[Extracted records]
▶
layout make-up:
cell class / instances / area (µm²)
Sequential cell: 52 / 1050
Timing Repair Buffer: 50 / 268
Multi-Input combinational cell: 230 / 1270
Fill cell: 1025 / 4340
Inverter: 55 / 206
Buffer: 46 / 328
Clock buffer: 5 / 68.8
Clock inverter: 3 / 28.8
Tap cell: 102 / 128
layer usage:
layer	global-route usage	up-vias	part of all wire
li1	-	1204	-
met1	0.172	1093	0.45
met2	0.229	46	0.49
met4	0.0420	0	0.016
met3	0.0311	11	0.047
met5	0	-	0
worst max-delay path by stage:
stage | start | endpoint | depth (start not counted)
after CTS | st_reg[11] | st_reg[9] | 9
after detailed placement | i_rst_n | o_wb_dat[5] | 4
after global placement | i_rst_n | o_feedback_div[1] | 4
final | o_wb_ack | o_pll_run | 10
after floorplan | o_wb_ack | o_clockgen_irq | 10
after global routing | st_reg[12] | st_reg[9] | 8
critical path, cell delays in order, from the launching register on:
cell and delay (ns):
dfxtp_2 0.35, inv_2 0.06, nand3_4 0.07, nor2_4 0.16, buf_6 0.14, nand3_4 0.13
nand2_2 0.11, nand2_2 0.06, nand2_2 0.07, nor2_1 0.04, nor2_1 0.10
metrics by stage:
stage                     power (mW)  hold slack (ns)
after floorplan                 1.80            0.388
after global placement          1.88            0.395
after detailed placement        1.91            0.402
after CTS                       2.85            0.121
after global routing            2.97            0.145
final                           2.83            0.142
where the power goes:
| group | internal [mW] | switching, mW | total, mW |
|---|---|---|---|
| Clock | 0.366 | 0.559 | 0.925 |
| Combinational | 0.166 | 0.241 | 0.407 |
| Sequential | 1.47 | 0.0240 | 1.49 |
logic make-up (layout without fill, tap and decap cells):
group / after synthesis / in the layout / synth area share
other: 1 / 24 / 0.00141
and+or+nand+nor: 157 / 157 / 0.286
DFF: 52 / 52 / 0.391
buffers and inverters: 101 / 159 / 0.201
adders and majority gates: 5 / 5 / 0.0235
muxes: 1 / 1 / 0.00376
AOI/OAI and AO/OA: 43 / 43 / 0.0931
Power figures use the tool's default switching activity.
File: config.mk
export PLATFORM = sky130hd
export DESIGN_NAME = nic_top
export DESIGN_NICKNAME = d
export VERILOG_FILES = /design/src/rtl/nic_pkg.sv /design/src/rtl/nic_prio_mem.sv /design/src/rtl/nic_top.sv
export SDC_FILE = /design/constraint.sdc
export NUM_CORES = 2
export LEC_CHECK = 0
export ABC_AREA = 0
export BUFFER_PORTS_ARGS = -buffer_cell sky130_fd_sc_hd__clkbuf_2
export CORE_UTILIZATION = 43
export CTS_CLUSTER_DIAMETER = 60
export DETAILED_ROUTE_END_ITERATION = 10
export HOLD_SLACK_MARGIN = 0.02
export MAX_ROUTING_LAYER = met4
export SLEW_MARGIN = 0
export SYNTH_ARGS = -nofsm -noshare
export SYNTH_HDL_FRONTEND = slang
export SYNTH_SLANG_ARGS = --single-unit
export TNS_END_PERCENT = 100
File: constraint.sdc
create_clock -name sys_clk -period 81 [get_ports sys_clk]
set_clock_uncertainty 0.05 [all_clocks]
set_input_delay 8.1 -clock sys_clk [delete_from_list [all_inputs] [get_ports sys_clk]]
set_output_delay 8.1 -clock sys_clk [all_outputs]
set_load 0.01 [all_outputs]
File: src/rtl/nic_pkg.sv
// Shared constants and carrier types of the interrupt controller.
// Assumes one 20 MHz core clock and a private register port driven by the core.
package nic_pkg;

  // ==========================================================================
  // Sizes
  localparam int NIC_NUM_IRQ    = 33;
  localparam int NIC_PRIO_W     = 4;
  localparam int NIC_ID_W       = 6;
  localparam int NIC_PRIO_WORDS = 9;
  localparam int NIC_LANE_W     = 8;
  localparam int NIC_LANES      = 4;
  localparam int NIC_IDX_W      = 4;
  localparam int NIC_SUB_W      = 3;

  // ==========================================================================
  // Register map, byte addresses on the private peripheral bus
  localparam logic [31:0] NIC_ISE_BASE   = 32'he000e100;
  localparam logic [31:0] NIC_ICE_BASE   = 32'he000e180;
  localparam logic [31:0] NIC_ISP_BASE   = 32'he000e200;
  localparam logic [31:0] NIC_ICP_BASE   = 32'he000e280;
  localparam logic [31:0] NIC_ACT_BASE   = 32'he000e300;
  localparam logic [31:0] NIC_IPA_BASE   = 32'he000e400;
  localparam logic [31:0] NIC_IPA_END    = 32'he000e424;
  localparam logic [31:0] NIC_TRIG_ADDR  = 32'he000ef00;
  localparam logic [31:0] NIC_WORD_STEP  = 32'h00000004;
  localparam logic [31:0] NIC_REG_RESET  = 32'h00000000;
  localparam logic [1:0]  NIC_ALIGN_ZERO = 2'h0;

  // ==========================================================================
  // Carriers
  typedef struct packed {
    logic        sel;
    logic        write;
    logic        priv;
    logic [31:0] addr;
    logic [31:0] wdata;
    logic [3:0]  be;
  } nic_bus_req_t;

  typedef struct packed {
    logic                  valid;
    logic [NIC_ID_W-1:0]   num;
    logic [NIC_PRIO_W-1:0] prio;
  } nic_irq_req_t;

endpackage : nic_pkg

File: src/rtl/nic_prio_mem.sv
// Priority field store: one 4-bit field per interrupt, four fields per word.
// Assumes the caller has already checked privilege and address range.
`timescale 1ns/10ps
module nic_prio_mem
  import nic_pkg::*;
#(
  parameter int NUM = NIC_NUM_IRQ,
  parameter int W   = NIC_PRIO_W
) (
  input  wire logic                 sys_clk,
  input  wire logic                 arst_n,
  input  wire logic                 wr_en,
  input  wire logic [NIC_IDX_W-1:0] wr_idx,
  input  wire logic [3:0]           wr_be,
  input  wire logic [31:0]          wr_data,
  input  wire logic [NIC_IDX_W-1:0] rd_idx,
  output logic      [31:0]          rd_data_q,
  output logic      [NUM*W-1:0]     prio_flat
);

  logic [31:0] rd_data_d;

  // ==========================================================================
  // Fields, each written through its own byte lane
  for (genvar i = 0; i < NUM; i++) begin : g_field
    logic [W-1:0] field_q;
    logic [W-1:0] field_d;
    always_comb begin
      field_d = field_q;
      if (wr_en && (wr_idx == NIC_IDX_W'(i / NIC_LANES)) && wr_be[i % NIC_LANES]) begin
        field_d = wr_data[(i % NIC_LANES) * NIC_LANE_W +: W];
      end
    end
    always_ff @(posedge sys_clk or negedge arst_n) begin
      if (!arst_n) begin
        field_q <= '0;
      end else begin
        field_q <= field_d;
      end
    end
    assign prio_flat[i*W +: W] = field_q;
  end

  // ==========================================================================
  // Registered read port; unused lanes and upper nibbles read as zero
  always_comb begin
    rd_data_d = NIC_REG_RESET;
    for (int j = 0; j < NIC_LANES; j++) begin
      if ((int'(rd_idx) * NIC_LANES + j) < NUM) begin
        rd_data_d[j*NIC_LANE_W +: W] = prio_flat[(int'(rd_idx) * NIC_LANES + j) * W +: W];
      end
    end
  end

  always_ff @(posedge sys_clk or negedge arst_n) begin
    if (!arst_n) begin
      rd_data_q <= NIC_REG_RESET;
    end else begin
      rd_data_q <= rd_data_d;
    end
  end

endmodule : nic_prio_mem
◀
◆ **Problem to work on**
Write out exactly the lines above from the line with "and+or+nand+nor: 157 / 157 / 0.286" through the line with "AOI/OAI and AO/OA: 43 / 43 / 0.0931", both of them included, and leave out all other lines.

◆ **Response**
and+or+nand+nor: 157 / 157 / 0.286
DFF: 52 / 52 / 0.391
buffers and inverters: 101 / 159 / 0.201
adders and majority gates: 5 / 5 / 0.0235
muxes: 1 / 1 / 0.00376
AOI/OAI and AO/OA: 43 / 43 / 0.0931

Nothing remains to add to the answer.